Nello studio, la maggioranza dei pazienti (77%) ha ricevuto un tipo di chiodo chiamato ETN PROtect, che ha la particolarità di essere rivestito di antibiotico (Gentamicina) e di essere disponibile in lunghezze maggiori, cosa utile quando il difetto osseo è esteso. Gli altri hanno ricevuto un chiodo chiamato HAN (Hindfoot Arthrodesis Nail), più corto e specificamente disegnato per l’artrodesi del retropiede. La scelta dipendeva da vari fattori, come la presenza di infezione, l’estensione del difetto e la necessità di revisioni.

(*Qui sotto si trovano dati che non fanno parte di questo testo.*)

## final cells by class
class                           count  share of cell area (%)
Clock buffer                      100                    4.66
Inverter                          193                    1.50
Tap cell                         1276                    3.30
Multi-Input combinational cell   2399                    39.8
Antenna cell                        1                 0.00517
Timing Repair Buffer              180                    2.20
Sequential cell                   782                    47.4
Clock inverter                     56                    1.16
### config.mk
export PLATFORM = sky130hd
export DESIGN_NAME = gpio_port_registers_with_lock_flat
export DESIGN_NICKNAME = d
export VERILOG_FILES = /design/src/rtl/gpl_pkg.sv /design/src/rtl/gpl_if.sv /design/src/rtl/gpl_lock.sv /design/src/rtl/gpio_port_registers_with_lock.sv /design/src/flat_wrapper.sv
export SDC_FILE = /design/constraint.sdc
export NUM_CORES = 1
export LEC_CHECK = 0
export ABC_CLOCK_PERIOD_IN_PS = 6100
export BUFFER_PORTS_ARGS = -buffer_cell sky130_fd_sc_hd__buf_4
export CORE_MARGIN = 4
export CORE_UTILIZATION = 30
export DETAILED_ROUTE_END_ITERATION = 6
export GPL_TIMING_DRIVEN = 0
export PLACE_DENSITY = 0.6
export SLEW_MARGIN = 10
export SYNTH_ARGS = -nofsm -noshare
export SYNTH_HDL_FRONTEND = slang
export SYNTH_SLANG_ARGS = --single-unit
### constraint.sdc
create_clock -name clk -period 6.1 [get_ports clk]
set_clock_uncertainty 0.05 [all_clocks]
set_input_delay 1.22 -clock clk [delete_from_list [all_inputs] [get_ports clk]]
set_output_delay 1.22 -clock clk [all_outputs]
set_load 0.05 [all_outputs]
### src/rtl/gpl_pkg.sv
`timescale 1ns / 1ps
package gpl_pkg;

  localparam int PIN_COUNT = 16;
  localparam int DATA_W    = 32;
  localparam int IDX_W     = 3;
  localparam int NIB_W     = 4;
  localparam int HALF_PINS = PIN_COUNT / 2;
  localparam int KEY_POS   = 16;

  localparam logic [DATA_W-1:0] CFG_RESET = 32'h4444_4444;

  localparam logic [IDX_W-1:0] REG_CFG_LO = 3'd0;
  localparam logic [IDX_W-1:0] REG_CFG_HI = 3'd1;
  localparam logic [IDX_W-1:0] REG_INPUT  = 3'd2;
  localparam logic [IDX_W-1:0] REG_OUTPUT = 3'd3;
  localparam logic [IDX_W-1:0] REG_SET    = 3'd4;
  localparam logic [IDX_W-1:0] REG_RESET  = 3'd5;
  localparam logic [IDX_W-1:0] REG_LOCK   = 3'd6;
  localparam logic [IDX_W-1:0] REG_NONE   = 3'd7;

  localparam logic OP_READ  = 1'b0;
  localparam logic OP_WRITE = 1'b1;

  typedef struct packed {
    logic              fire;
    logic              wr;
    logic              sel;
    logic [DATA_W-1:0] data;
  } gpl_lock_req_t;

  typedef struct packed {
    logic [PIN_COUNT-1:0] mask;
    logic                 key;
    logic                 key_next;
  } gpl_lock_st_t;

endpackage

### src/rtl/gpl_if.sv
`timescale 1ns / 1ps
interface gpl_req_if;
  logic                           valid;
  logic                           ready;
  logic                           opcode;
  logic [gpl_pkg::IDX_W-1:0]      reg_index;
  logic [gpl_pkg::DATA_W-1:0]     write_data;
  logic [gpl_pkg::PIN_COUNT-1:0]  pin_levels;

  modport source (output valid, opcode, reg_index, write_data, pin_levels, input ready);
  modport sink   (input valid, opcode, reg_index, write_data, pin_levels, output ready);
endinterface

interface gpl_rsp_if;
  logic                           valid;
  logic                           ready;
  logic [gpl_pkg::DATA_W-1:0]     read_data;
  logic [gpl_pkg::PIN_COUNT-1:0]  pin_drive;
  logic                           lock_active;

  modport source (output valid, read_data, pin_drive, lock_active, input ready);
  modport sink   (input valid, read_data, pin_drive, lock_active, output ready);
endinterface

### src/rtl/gpl_lock.sv
`timescale 1ns / 1ps
module gpl_lock (
  input  logic                   clk,
  input  logic                   rst,
  input  gpl_pkg::gpl_lock_req_t req,
  output gpl_pkg::gpl_lock_st_t  st
);
  import gpl_pkg::*;

  localparam logic [1:0] PH_IDLE = 2'd0;
  localparam logic [1:0] PH_ONE  = 2'd1;
  localparam logic [1:0] PH_ZERO = 2'd2;
  localparam logic [1:0] PH_DONE = 2'd3;

  logic [PIN_COUNT-1:0] lock_mask, lock_mask_next;
  logic                 lock_key, lock_key_next;
  logic [1:0]           lock_phase, lock_phase_next;
  logic                 one, same;

  assign one  = req.data[KEY_POS];
  assign same = (req.data[PIN_COUNT-1:0] == lock_mask);

  always_comb begin
    lock_mask_next  = lock_mask;
    lock_key_next   = lock_key;
    lock_phase_next = lock_phase;
    if (req.fire && req.sel) begin
      if (req.wr == OP_WRITE) begin
        if (lock_key) begin
          lock_phase_next = PH_IDLE;
        end else begin
          priority if (lock_phase == PH_ONE && !one && same) begin
            lock_phase_next = PH_ZERO;
          end else if (lock_phase == PH_ZERO && one && same) begin
            lock_phase_next = PH_DONE;
          end else begin
            lock_phase_next = one ? PH_ONE : PH_IDLE;
          end
          lock_mask_next = req.data[PIN_COUNT-1:0];
        end
      end else begin
        if (!lock_key && lock_phase == PH_DONE) begin
          lock_key_next = 1'b1;
        end
        lock_phase_next = PH_IDLE;
      end
    end
  end

  always_ff @(posedge clk) begin
    if (rst) begin
      lock_mask  <= '0;
      lock_key   <= 1'b0;
      lock_phase <= PH_IDLE;
    end else begin
      lock_mask  <= lock_mask_next;
      lock_key   <= lock_key_next;
      lock_phase <= lock_phase_next;
    end
  end

  assign st.mask     = lock_mask;
  assign st.key      = lock_key;
  assign st.key_next = lock_key_next;

endmodule

### src/rtl/gpio_port_registers_with_lock.sv
`timescale 1ns / 1ps
// The response word is registered: it appears in the cycle after its access word is accepted.
// Throughput: one access word per cycle while rsp.ready takes each word; the response
// register frees itself in the cycle its word is taken, so a new access is accepted alongside.
// Reset (rst, synchronous): config words to 0x44444444, output latch, lock
// bits, lock key and sequence phase to zero, response register empty.
module gpio_port_registers_with_lock (
  input logic      clk,
  input logic      rst,
  gpl_req_if.sink  req,
  gpl_rsp_if.source rsp
);
  import gpl_pkg::*;

  logic                 accept;
  logic                 is_wr;
  logic [DATA_W-1:0]    cfg_lo, cfg_lo_next;
  logic [DATA_W-1:0]    cfg_hi, cfg_hi_next;
  logic [PIN_COUNT-1:0] out_latch, out_latch_next;
  logic [DATA_W-1:0]    rd_next;
  logic [DATA_W-1:0]    keep_lo, keep_hi;
  logic                 rsp_valid;
  logic [DATA_W-1:0]    rsp_data;
  logic [PIN_COUNT-1:0] rsp_drive;
  logic                 rsp_lock;
  gpl_lock_req_t        lk_req;
  gpl_lock_st_t         lk_st;

  assign req.ready = !rsp_valid || rsp.ready;
  assign accept    = req.valid && req.ready;
  assign is_wr     = (req.opcode == OP_WRITE);

  assign lk_req.fire = accept;
  assign lk_req.wr   = req.opcode;
  assign lk_req.sel  = (req.reg_index == REG_LOCK);
  assign lk_req.data = req.write_data;

  gpl_lock u_lock (
    .clk (clk),
    .rst (rst),
    .req (lk_req),
    .st  (lk_st)
  );

  always_comb begin
    for (int i = 0; i < HALF_PINS; i++) begin
      keep_lo[i*NIB_W +: NIB_W] = {NIB_W{lk_st.key && lk_st.mask[i]}};
      keep_hi[i*NIB_W +: NIB_W] = {NIB_W{lk_st.key && lk_st.mask[i+HALF_PINS]}};
    end
  end

  always_comb begin
    cfg_lo_next    = cfg_lo;
    cfg_hi_next    = cfg_hi;
    out_latch_next = out_latch;
    rd_next        = '0;
    if (is_wr) begin
      unique case (req.reg_index)
        REG_CFG_LO: cfg_lo_next = (cfg_lo & keep_lo) | (req.write_data & ~keep_lo);
        REG_CFG_HI: cfg_hi_next = (cfg_hi & keep_hi) | (req.write_data & ~keep_hi);
        REG_OUTPUT: out_latch_next = req.write_data[PIN_COUNT-1:0];
        REG_SET:    out_latch_next = out_latch | req.write_data[PIN_COUNT-1:0];
        REG_RESET:  out_latch_next = out_latch & ~req.write_data[PIN_COUNT-1:0];
        default:    out_latch_next = out_latch;
      endcase
    end else begin
      unique case (req.reg_index)
        REG_CFG_LO: rd_next = cfg_lo;
        REG_CFG_HI: rd_next = cfg_hi;
        REG_INPUT:  rd_next = {{(DATA_W-PIN_COUNT){1'b0}}, req.pin_levels};
        REG_OUTPUT: rd_next = {{(DATA_W-PIN_COUNT){1'b0}}, out_latch};
        REG_LOCK:   rd_next = {{(DATA_W-PIN_COUNT-1){1'b0}}, lk_st.key, lk_st.mask};
        default:    rd_next = '0;
      endcase
    end
  end

  always_ff @(posedge clk) begin
    if (rst) begin
      cfg_lo    <= CFG_RESET;
      cfg_hi    <= CFG_RESET;
      out_latch <= '0;
      rsp_valid <= 1'b0;
    end else begin
      if (accept) begin
        cfg_lo    <= cfg_lo_next;
        cfg_hi    <= cfg_hi_next;
        out_latch <= out_latch_next;
        rsp_valid <= 1'b1;
      end else if (rsp.ready) begin
        rsp_valid <= 1'b0;
      end
    end
  end

  always_ff @(posedge clk) begin
    if (accept) begin
      rsp_data  <= rd_next;
      rsp_drive <= out_latch_next;
      rsp_lock  <= lk_st.key_next;
    end
  end

  assign rsp.valid       = rsp_valid;
  assign rsp.read_data   = rsp_data;
  assign rsp.pin_drive   = rsp_drive;
  assign rsp.lock_active = rsp_lock;

  a_key_sticky: assert property (@(posedge clk) disable iff (rst)
    lk_st.key |=> lk_st.key)
    else $error("lock key cleared while active");

  a_mask_frozen: assert property (@(posedge clk) disable iff (rst)
    lk_st.key |=> $stable(lk_st.mask))
    else $error("lock bits changed while key active");

  a_key_by_read: assert property (@(posedge clk) disable iff (rst)
    (!lk_st.key && !(accept && lk_req.sel && !is_wr)) |=> !lk_st.key)
    else $error("lock key set without a lock register read");

  a_rsp_follows: assert property (@(posedge clk) disable iff (rst)
    accept |=> (rsp.valid && rsp.pin_drive == out_latch && rsp.lock_active == lk_st.key))
    else $error("response word missing or out of step with state");

endmodule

Non è tutto oro quel che luccica: revisioni e infezioni
Come in ogni chirurgia complessa, ci possono essere delle complicazioni. Nello studio, il 26% dei pazienti ha avuto bisogno di revisioni chirurgiche maggiori (cioè interventi che richiedevano una revisione ossea o una modifica del chiodo), mentre il 15% ha avuto bisogno di revisioni minori (limitate ai tessuti molli, come per una secrezione persistente della ferita). Le reinfezioni sono un nemico temibile in questi casi, soprattutto quando si parte da pseudoartrosi già infette. Lo studio ha riportato un tasso di reinfezione del 27%, che potrebbe sembrare alto, ma va contestualizzato considerando la gravità dei casi trattati.
Un arsenale di supporto: innesti, fattori di crescita e la tecnica di Masquelet
Per favorire la guarigione ossea, spesso non basta solo il chiodo. Si ricorre a diverse strategie:
- Innesti ossei: Si utilizza osso prelevato dallo stesso paziente (autologo, ad esempio dalla cresta iliaca o dal femore con una tecnica chiamata RIA) o sostituti ossei sintetici come il tricalcio fosfato (Vitoss®).

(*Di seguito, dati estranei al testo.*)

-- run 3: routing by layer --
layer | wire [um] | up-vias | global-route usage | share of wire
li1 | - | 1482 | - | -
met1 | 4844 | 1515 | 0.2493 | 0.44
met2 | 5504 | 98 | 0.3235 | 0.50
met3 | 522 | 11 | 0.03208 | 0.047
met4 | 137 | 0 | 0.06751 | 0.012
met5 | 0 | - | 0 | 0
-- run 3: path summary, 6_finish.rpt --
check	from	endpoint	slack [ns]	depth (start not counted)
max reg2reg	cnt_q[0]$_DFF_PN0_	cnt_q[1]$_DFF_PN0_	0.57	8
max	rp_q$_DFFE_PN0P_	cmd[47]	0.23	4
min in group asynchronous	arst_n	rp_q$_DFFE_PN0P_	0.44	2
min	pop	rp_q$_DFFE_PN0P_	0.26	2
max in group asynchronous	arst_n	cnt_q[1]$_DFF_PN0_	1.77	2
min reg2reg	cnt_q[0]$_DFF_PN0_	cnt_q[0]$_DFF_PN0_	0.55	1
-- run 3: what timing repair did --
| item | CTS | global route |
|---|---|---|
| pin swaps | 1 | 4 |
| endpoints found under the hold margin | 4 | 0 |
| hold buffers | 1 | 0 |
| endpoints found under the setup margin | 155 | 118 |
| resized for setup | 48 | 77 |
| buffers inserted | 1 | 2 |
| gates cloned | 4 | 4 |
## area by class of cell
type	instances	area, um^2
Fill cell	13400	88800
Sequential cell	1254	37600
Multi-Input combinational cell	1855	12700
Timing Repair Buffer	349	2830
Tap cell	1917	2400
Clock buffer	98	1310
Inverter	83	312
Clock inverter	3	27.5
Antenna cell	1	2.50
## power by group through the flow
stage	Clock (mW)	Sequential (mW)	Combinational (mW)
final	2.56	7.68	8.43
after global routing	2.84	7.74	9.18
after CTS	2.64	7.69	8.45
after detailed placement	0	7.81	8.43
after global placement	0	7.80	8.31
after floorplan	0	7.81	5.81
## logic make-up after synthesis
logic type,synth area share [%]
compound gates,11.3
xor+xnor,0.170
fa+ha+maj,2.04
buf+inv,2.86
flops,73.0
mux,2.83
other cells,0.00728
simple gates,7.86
`config.mk`:
```
export PLATFORM = sky130hd
export DESIGN_NAME = adaptive_threshold_rpeak_detector_core_flat
export DESIGN_NICKNAME = d
export VERILOG_FILES = /design/src/sv/atrd_pkg.sv /design/src/sv/atrd_ifs.sv /design/src/sv/adaptive_threshold_rpeak_detector_core.sv /design/src/sv/atrd_ram.sv /design/src/sv/atrd_div.sv /design/src/sv/atrd_datapath.sv /design/src/sv/atrd_ctrl.sv /design/src/flat_wrapper.sv
export SDC_FILE = /design/constraint.sdc
export NUM_CORES = 2
export LEC_CHECK = 0
export BUFFER_PORTS_ARGS = -buffer_cell sky130_fd_sc_hd__buf_2
export CORE_ASPECT_RATIO = 1.4
export CORE_MARGIN = 10
export CORE_UTILIZATION = 40
export DETAILED_ROUTE_END_ITERATION = 8
export PLACE_DENSITY = 0.53
export SLEW_MARGIN = 25
export SYNTH_ARGS = -nofsm -noshare
export SYNTH_HDL_FRONTEND = slang
export SYNTH_SLANG_ARGS = --single-unit
export TNS_END_PERCENT = 20
```
`constraint.sdc`:
```
create_clock -name clk -period 11.2 [get_ports clk]
set_input_delay 1.12 -clock clk [delete_from_list [all_inputs] [get_ports clk]]
set_output_delay 1.12 -clock clk [all_outputs]
set_load 0.1 [all_outputs]
```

- Fattori di crescita: Sostanze come le proteine morfogenetiche ossee (rhBMP-2 o rhBMP-7) possono dare una “spinta” alla rigenerazione dell’osso.
- Tecnica di Masquelet: In caso di infezioni gravi o grossi difetti ossei, si può usare questa tecnica a due tempi. Prima si rimuove tutto il tessuto infetto e si riempie il difetto con uno spaziatore di cemento antibiotato. Dopo qualche settimana, si rimuove lo spaziatore e si riempie il vuoto (che nel frattempo ha sviluppato una membrana biologica) con innesto osseo.

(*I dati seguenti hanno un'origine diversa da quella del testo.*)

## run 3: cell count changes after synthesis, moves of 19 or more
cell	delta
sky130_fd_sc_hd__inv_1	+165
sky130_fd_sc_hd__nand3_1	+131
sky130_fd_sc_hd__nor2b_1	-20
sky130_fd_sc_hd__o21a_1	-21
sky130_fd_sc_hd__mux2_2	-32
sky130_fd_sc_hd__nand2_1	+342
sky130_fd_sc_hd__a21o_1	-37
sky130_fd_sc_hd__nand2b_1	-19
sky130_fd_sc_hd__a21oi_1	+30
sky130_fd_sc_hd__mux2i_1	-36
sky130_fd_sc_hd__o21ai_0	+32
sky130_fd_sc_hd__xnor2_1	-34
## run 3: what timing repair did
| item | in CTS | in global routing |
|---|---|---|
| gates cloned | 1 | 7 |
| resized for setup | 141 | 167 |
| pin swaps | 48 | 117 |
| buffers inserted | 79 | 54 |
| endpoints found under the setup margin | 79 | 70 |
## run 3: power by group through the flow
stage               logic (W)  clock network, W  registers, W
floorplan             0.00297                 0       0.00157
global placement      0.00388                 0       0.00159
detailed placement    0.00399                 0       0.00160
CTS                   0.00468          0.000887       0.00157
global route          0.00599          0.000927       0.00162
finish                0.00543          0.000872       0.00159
--- config.mk ---
export PLATFORM = sky130hd
export DESIGN_NAME = command_line_buffer_tokenizer_flat
export DESIGN_NICKNAME = d
export VERILOG_FILES = /design/src/hdl/clbt_pkg.sv /design/src/hdl/clbt_req_if.sv /design/src/hdl/clbt_rsp_if.sv /design/src/hdl/clbt_ctrl.sv /design/src/hdl/clbt_dp.sv /design/src/hdl/command_line_buffer_tokenizer.sv /design/src/flat_wrapper.sv
export SDC_FILE = /design/constraint.sdc
export NUM_CORES = 1
export LEC_CHECK = 0
export BUFFER_PORTS_ARGS = -buffer_cell sky130_fd_sc_hd__buf_2
export CAP_MARGIN = 20
export CORE_MARGIN = 1.5
export CORE_UTILIZATION = 62
export DETAILED_ROUTE_END_ITERATION = 16
export MAX_ROUTING_LAYER = met4
export PLACE_DENSITY_LB_ADDON = 0.3
export SLEW_MARGIN = 20
export SYNTH_ARGS = -nofsm -noshare
export SYNTH_HDL_FRONTEND = slang
export SYNTH_SLANG_ARGS = --single-unit
export TNS_END_PERCENT = 5
--- constraint.sdc ---
create_clock -name clk -period 7.13 [get_ports clk]
set_clock_uncertainty 0.2 [all_clocks]
set_input_delay 1.0695 -clock clk [delete_from_list [all_inputs] [get_ports clk]]
set_output_delay 1.0695 -clock clk [all_outputs]
set_load 0.1 [all_outputs]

La combinazione di queste tecniche viene decisa dal chirurgo caso per caso, in base alla situazione specifica del paziente.
Fattori di rischio: fumo e diabete sotto la lente
Sappiamo che fumo e diabete non sono amici della guarigione ossea. Curiosamente, in questo specifico studio, non è emersa una correlazione statisticamente significativa tra questi fattori e il mancato consolidamento, forse anche a causa del numero relativamente piccolo di pazienti. Tuttavia, la tendenza generale e la letteratura scientifica ci dicono che è sempre meglio tenere sotto controllo questi aspetti. Per quanto riguarda le reinfezioni, sembra esserci una leggera tendenza a un tasso più alto in chi non consolida, ma anche qui i numeri piccoli non permettono conclusioni definitive.
Un’opzione valida per evitare l’amputazione
Quindi, cosa ci portiamo a casa da tutto questo? Che l’inchiodamento retrogrado con artrodesi del retropiede è un’opzione terapeutica valida e sicura per le pseudoartrosi della tibia distale, soprattutto quando c’è poco osso per i metodi tradizionali e l’amputazione sembra l’unica via. Offre la stabilità necessaria e la possibilità di dinamizzazione, che può influenzare positivamente la guarigione. Certo, il controllo dell’infezione e un trattamento adeguato del difetto osseo sono fondamentali.
Lo studio stesso riconosce alcune limitazioni, come il numero ridotto di pazienti e la natura retrospettiva dell’analisi. Serviranno ulteriori ricerche, magari studi randomizzati controllati su gruppi più ampi, per confermare questi risultati. Ma per ora, possiamo dire che questa tecnica rappresenta una speranza concreta, un’arma in più nel nostro arsenale per combattere le pseudoartrosi difficili e, soprattutto, per cercare di salvare un arto. E questo, credetemi, non è poco.